Leading lady

Kelly Tappenden

Expanded opportunities for research, teaching and collaboration drew Kelly Tappenden from an endowed professorship at the Urbana- Champaign campus to her new position as head of the Department of Kinesiology and Nutrition at UIC.

“The opportunity to lead this department—a group with so much potential—is so exciting,” says Tappenden, who officially started July 25.

Tappenden was the Kraft Foods Human Nutrition Endowed Professor and professor of nutrition and GI physiology in the Division of Nutritional Sciences at Urbana- Champaign, where she has been a faculty member since 1997.

Previous leadership positions at UIUC include associate dean of the Graduate College and provost fellow in the Office of the Provost.

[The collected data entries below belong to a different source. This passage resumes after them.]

This design comes from an exercise in tuning for small area on the open sky130 flow, not from production work. In this exercise RTL edits were held to simulation tests only and were not proved equivalent to the original. No activity file was given, so power comes from the tool's default toggle rates.

==> flow/design.v <==
module tally_timer #(
    parameter integer IDX = 0,       
    parameter integer NT  = 2        
) (
    input  wire          clk,
    input  wire          rst,
    input  wire          wr,
    input  wire [3:0]    woff,       
    input  wire [31:0]   wdata,
    input  wire [31:0]   wd0,        
    input  wire [31:0]   wd1,        
    input  wire [3:0]    roff,
    output reg  [31:0]   rdata,
    input  wire [7:0]    tb_evt,     
    input  wire [31:0]   car_evt,    
    input  wire          grid_evt,   
    input  wire [NT-1:0] zero_q,     
    output reg           out,
    output reg           zero_evt,   
    output reg           trig,       
    output wire          late_set,
    output wire          slip_set
);
    reg         en, mode;
    reg  [1:0]  tsrc_r;
    reg  [2:0]  tbsel;
    reg  [15:0] presc;
    reg  [31:0] rld;         
    reg  [31:0] rld_stg;     
    reg         pend;
    reg  [31:0] cmp [0:3];
    reg  [7:0]  act;
    reg  [1:0]  zact;
    reg  [7:0]  edg;
    reg  [2:0]  trigsel;
    reg         outinit;
    reg  [6:0]  syncsrc;     
    reg         once, once_done;
    reg  [32:0] c;           
    reg         dir;
    reg  [15:0] pc;          
    wire [1:0]  tsrc = (IDX == 0) ? {1'b0, tsrc_r[0]} : tsrc_r;
    wire wr_cfg  = wr && woff == 4'h0;
    wire wr_rld  = wr && woff == 4'h1;
    wire wr_act  = wr && woff == 4'h8;
    wire wr_sync = wr && woff == 4'h9;
    wire [3:0] wr_cmp;
    assign wr_cmp[0] = wr && woff == 4'h4;
    assign wr_cmp[1] = wr && woff == 4'h5;
    assign wr_cmp[2] = wr && woff == 4'h6;
    assign wr_cmp[3] = wr && woff == 4'h7;
    wire cfg_bad = (wdata[3:2] == 2'd3) ||
                   (IDX == 0 && wdata[3:2] == 2'd2) ||
                   (en && (wdata[1] != mode || wdata[3:2] != tsrc ||
                           wdata[6:4] != tbsel || wdata[31:16] != presc));
    wire cfg_ok  = wr_cfg && !cfg_bad;
    wire sync_ok = wr_sync && !wdata[7] && !(wdata[6] && wdata[5] && |wdata[4:1]) &&
                   wdata[7:0] != IDX + 1;
    wire        ld_cfg    = cfg_ok || rst;
    wire        ld_act    = wr_act || rst;
    wire        ld_sync   = sync_ok || rst;
    wire        mode_n    = ld_cfg ? wd0[1]     : mode;
    wire [1:0]  tsrc_n    = ld_cfg ? wd0[3:2]   : tsrc;
    wire [2:0]  tbsel_n   = ld_cfg ? wd0[6:4]   : tbsel;
    wire [15:0] presc_n   = ld_cfg ? wd0[31:16] : presc;
    wire [7:0]  act_n     = ld_act ? wd0[7:0]   : act;
    wire [1:0]  zact_n    = ld_act ? wd0[9:8]   : zact;
    wire [7:0]  edg_n     = ld_act ? wd0[17:10] : edg;
    wire [2:0]  trigsel_n = ld_act ? wd0[20:18] : trigsel;
    wire [6:0]  syncsrc_n = ld_sync ? wd0[6:0]  : syncsrc;
    wire        once_n    = ld_sync ? wd0[8]    : once;
    wire        once_done_pre = sync_ok ? 1'b0 : once_done;
    wire start   = cfg_ok && wdata[0] && !en;
    wire stop    = cfg_ok && !wdata[0];
    wire en_eff  = en && !stop;
    wire en_next = start || en_eff;
    reg src_ev;
    always @(*) begin
        case (tsrc)
            2'd0:    src_ev = 1'b1;
            2'd1:    src_ev = tb_evt[tbsel];
            2'd2:    src_ev = (IDX > 0) ? zero_q[(IDX > 0) ? IDX - 1 : 0] : 1'b0;
            default: src_ev = 1'b0;
        endcase
    end
    wire srcev = en_eff && src_ev;
    reg  [15:0] pc_inc;
    reg         pcc;
    integer q;
    always @(*) begin
        pcc = 1'b1;
        for (q = 0; q < 16; q = q + 1) begin
            pc_inc[q] = pc[q] ^ pcc;
            pcc = pcc & pc[q];
        end
    end
    wire pc_end = pc == presc;
    wire tick  = srcev && pc_end;
    reg sync_hit;
    always @(*) begin
        sync_hit = 1'b0;
        if (!syncsrc_n[6]) begin
            if (syncsrc_n[5:0] == 6'd1)      sync_hit = zero_q[0];
            else if (syncsrc_n[5:0] == 6'd2) sync_hit = zero_q[1];
        end else if (syncsrc_n[5:0] == 6'd33) begin
            sync_hit = grid_evt;
        end else if (syncsrc_n[5:0] != 6'd0) begin
            sync_hit = car_evt[syncsrc_n[4:0] - 5'd1];
        end
    end
    wire syncev = en_eff && sync_hit && !(once_n && once_done_pre);
    wire        c_is_r  = c[31:0] == rld;
    wire        wrap    = tick && (mode ? (dir && c[31:0] == 32'd1) : c_is_r);
    wire        turn    = tick && mode && !dir && c_is_r;
    wire        zero    = syncev || wrap;
    wire        c_nz    = c[31:0] != 32'd0;
    assign      slip_set = syncev && c_nz && !wrap;
    wire        reload  = (zero || start) && pend;
    wire        restart = zero || start;      
    wire [31:0] rld_n   = reload ? rld_stg : rld;
    wire        down    = dir || (mode && c_is_r);
    reg  [31:0] c_step;
    reg         stc;
    integer b;
    always @(*) begin
        stc = 1'b1;
        for (b = 0; b < 32; b = b + 1) begin
            c_step[b] = c[b] ^ stc;
            stc = stc & (c[b] ^ down);
        end
    end
    wire [31:0] cn      = restart ? 32'd0 : tick ? c_step : c[31:0];
    wire        dn      = restart ? 1'b0 : (dir || turn);
    wire        updn    = mode_n;
    wire [31:0] t2, t3;
    wire        cin2, pol2, frc2, frcv2, cin3, pol3, frc3, frcv3;
    wire [33:0] tup;
    reg         lth0_q, lth1_q, fl0_q, fl1_q, big0_q, big1_q;
    wire        lth0, lth1, fl0, fl1, big0, big1;
    wire        cn_lt_h = restart || (tick ? lth1_q : lth0_q);             
    wire        flag    = tick ? (turn ? |rld[31:2] : fl1_q) : fl0_q;      
    wire        big     = tick ? (!turn && big1_q) : big0_q;              
    tally_bounds u_bnd (
        .a({!en_next & c[32], cn}), .hsel(en_next), .rr(rld_n), .updn(updn), .dn(dn),
        .flag(flag), .cn_lt_h(cn_lt_h), .big(big),
        .t2(t2), .cin2(cin2), .pol2(pol2), .frc2(frc2), .frcv2(frcv2),
        .t3(t3), .cin3(cin3), .pol3(pol3), .frc3(frc3), .frcv3(frcv3),
        .lth0(lth0), .lth1(lth1), .fl0(fl0), .fl1(fl1), .big0(big0), .big1(big1), .tup(tup)
    );
    always @(posedge clk) begin
        lth0_q <= lth0; lth1_q <= lth1; fl0_q <= fl0; fl1_q <= fl1;
        big0_q <= big0; big1_q <= big1;
    end
    wire        conv    = cfg_ok && !start && (wdata[1] != mode) &&
                          (mode ? dir : fl0);
    reg  [31:0] cmp_n  [0:3];
    wire [3:0]  fu, fd, lt, inu, ind, d0u, d0d;
    reg  [3:0]  su_q, sd_q, zu_q, zd_q;
    wire        eqw = wdata == cn;
    wire        mv  = tick && !restart;
    always @(posedge clk) begin
        su_q <= inu; sd_q <= ind; zu_q <= d0u; zd_q <= d0d;
    end
    genvar g;
    generate
        for (g = 0; g < 4; g = g + 1) begin : g_pt
            always @(*) cmp_n[g] = (wr_cmp[g] || rst) ? wd1 : cmp[g];
            tally_point u_pt (
                .cc(cmp_n[g]), .cn(cn), .dn(dn), .updn(updn), .edg(edg_n[2*g +: 2]),
                .wrk(wr_cmp[g] || wr_act), .wc(wr_cmp[g]), .eqw(eqw), .rsz(restart), .mv(mv),
                .su(su_q[g]), .sd(sd_q[g]), .zu(zu_q[g]), .zd(zd_q[g]),
                .cn_lt_h(cn_lt_h), .flag(flag),
                .t2(t2), .cin2(cin2), .pol2(pol2), .frc2(frc2), .frcv2(frcv2),
                .t3(t3), .cin3(cin3), .pol3(pol3), .frc3(frc3), .frcv3(frcv3),
                .fu(fu[g]), .fd(fd[g]), .late(lt[g]),
                .in_u(inu[g]), .in_d(ind[g]), .d0_u(d0u[g]), .d0_d(d0d[g])
            );
        end
    endgenerate
    wire [3:0] fire = {4{en_next && (wr_act || restart || tick)}} & (fu | fd) |
                      {4{en_next}} & wr_cmp & (fu | fd);
    assign late_set = en_next && |lt;
    reg act_set, act_clr, act_tog;
    reg out_n;
    integer j;
    always @(*) begin
        act_set = 1'b0; act_clr = 1'b0; act_tog = 1'b0;
        if (zero) begin
            act_set = zact_n == 2'd1;
            act_clr = zact_n == 2'd2;
            act_tog = zact_n == 2'd3;
        end
        for (j = 0; j < 4; j = j + 1) begin
            if (fire[j]) begin
                if (act_n[2*j +: 2] == 2'd1) act_set = 1'b1;
                if (act_n[2*j +: 2] == 2'd2) act_clr = 1'b1;
                if (act_n[2*j +: 2] == 2'd3) act_tog = 1'b1;
            end
        end
        out_n = start ? outinit : out;
        if (act_clr)      out_n = 1'b0;
        else if (act_set) out_n = 1'b1;
        else if (act_tog) out_n = !out_n;
    end
    reg trig_n;
    always @(*) begin
        case (trigsel_n)
            3'd1:    trig_n = zero;
            3'd2:    trig_n = fire[0];
            3'd3:    trig_n = fire[1];
            3'd4:    trig_n = fire[2];
            3'd5:    trig_n = fire[3];
            default: trig_n = 1'b0;
        endcase
    end
    integer m;
    always @(posedge clk) begin
        if (rst) begin
            en <= 1'b0;
            rld <= 32'hFFFF_FFFF; pend <= 1'b0;
            once_done <= 1'b0;
            c <= 33'd0; dir <= 1'b0; pc <= 16'd0; out <= 1'b0; zero_evt <= 1'b0; trig <= 1'b0;
        end else begin
            en <= en_next;
            once_done <= once_done_pre || (syncev && once_n);
            rld <= rld_n;
            if (wr_rld) begin
                pend    <= 1'b1;
            end else if (reload) begin
                pend    <= 1'b0;
            end
            if (conv) begin
                c   <= tup[32:0];
                dir <= !mode;
            end else begin
                c   <= {(en_next ? 1'b0 : c[32]), cn};
                dir <= dn;
            end
            if (start || syncev)
                pc <= 16'd0;
            else if (srcev)
                pc <= pc_end ? 16'd0 : pc_inc;
            out      <= out_n;
            zero_evt <= zero;
            trig     <= trig_n;
        end
    end
    always @(posedge clk) begin
        mode <= mode_n; tsrc_r <= tsrc_n; tbsel <= tbsel_n; presc <= presc_n;
        act <= act_n; zact <= zact_n; edg <= edg_n; trigsel <= trigsel_n;
        if (ld_act) outinit <= wd0[21];
        syncsrc <= syncsrc_n; once <= once_n;
        for (m = 0; m < 4; m = m + 1)
            cmp[m] <= cmp_n[m];
        if (wr_rld || rst)
            rld_stg <= (wd1[31:1] == 31'd0) ? 32'd2 : wd1;
    end
    always @(*) begin
        case (roff)
            4'h0:    rdata = {presc, 9'd0, tbsel, tsrc, mode, en};
            4'h1:    rdata = pend ? rld_stg : rld;
            4'h2:    rdata = c[31:0];
            4'h3:    rdata = {28'd0, once_done, pend, out, dir};
            4'h4:    rdata = cmp[0];
            4'h5:    rdata = cmp[1];
            4'h6:    rdata = cmp[2];
            4'h7:    rdata = cmp[3];
            4'h8:    rdata = {10'd0, outinit, trigsel, edg, zact, act};
            4'h9:    rdata = {23'd0, once, 1'b0, syncsrc};
            default: rdata = 32'd0;
        endcase
    end
endmodule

Her research in parenteral and enteral nutrition concerns intestinal failure and the inability to digest and absorb nutrients. In children, this is usually related to malformations of the intestine. In adults, problems like Crohn’s disease and inflammatory bowel disease may lead to the removal of parts of the intestine. Patients with intestinal failure must be fed intravenously, which leads to serious health problems and diminished quality of life.

“We are working to rehabilitate the intestine—making it grow bigger and able to digest and absorb more nutrients—so that patients don’t have to continue being fed intravenously and can transition back to a normal life,” explains Tappenden, also editorin- chief of the Journal of Parenteral and Enteral Nutrition.

“It’s been a 20-year quest where we’ve made a lot of progress,” she says. In Chicago, she will expand her work through additional collaborations with researchers and clinicians at UIC, University of Chicago and other medical centers.

Her role as an educator is important to Tappenden, whose teaching honors include the University of Illinois Distinguished Teacher-Scholar Award.

“The College of Applied Health Sciences has such a robust undergraduate program,” she says. “I look forward to being part of an environment where teaching is so embraced.”

Tappenden earned a bachelor’s and a Ph.D. in nutrition and metabolism at University of Alberta, Canada. She is a registered dietitian and a fellow of the American Society for Parenteral and Enteral Nutrition.